> **Exercise objective**
Give again, exactly as written, each line of the material below starting at the line that contains "export BUFFER_PORTS_ARGS = -buffer_cell" and ending at the line that contains "export PLACE_DENSITY = 0.78". Both ends count, and no other line does.
______________________________
==> config.mk <==
export PLATFORM = sky130hd
export DESIGN_NAME = vmem_plane_unit
export DESIGN_NICKNAME = d
export VERILOG_FILES = /design/src/rtl/vmem_pkg.sv /design/src/rtl/vmem_addr_map.sv /design/src/rtl/vmem_write_path.sv /design/src/rtl/vmem_read_path.sv /design/src/rtl/vmem_plane_unit.sv
export SDC_FILE = /design/constraint.sdc
export NUM_CORES = 1
export LEC_CHECK = 0
export BUFFER_PORTS_ARGS = -buffer_cell sky130_fd_sc_hd__buf_2
export CORE_ASPECT_RATIO = 0.9
export CORE_MARGIN = 2
export CORE_UTILIZATION = 45
export CTS_CLUSTER_SIZE = 14
export DETAILED_ROUTE_END_ITERATION = 6
export PLACE_DENSITY = 0.78
export SLEW_MARGIN = 10
export SYNTH_ARGS = -nofsm -noshare
export SYNTH_HDL_FRONTEND = slang
export SYNTH_SLANG_ARGS = --single-unit
==> constraint.sdc <==
create_clock -name clk -period 4.26 [get_ports clk]
set_clock_uncertainty 0.2 [all_clocks]
set_input_delay 0.426 -clock clk [delete_from_list [all_inputs] [get_ports clk]]
set_output_delay 0.426 -clock clk [all_outputs]
set_load 0.05 [all_outputs]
______________________________
> **Response**
export BUFFER_PORTS_ARGS = -buffer_cell sky130_fd_sc_hd__buf_2
export CORE_ASPECT_RATIO = 0.9
export CORE_MARGIN = 2
export CORE_UTILIZATION = 45
export CTS_CLUSTER_SIZE = 14
export DETAILED_ROUTE_END_ITERATION = 6
export PLACE_DENSITY = 0.78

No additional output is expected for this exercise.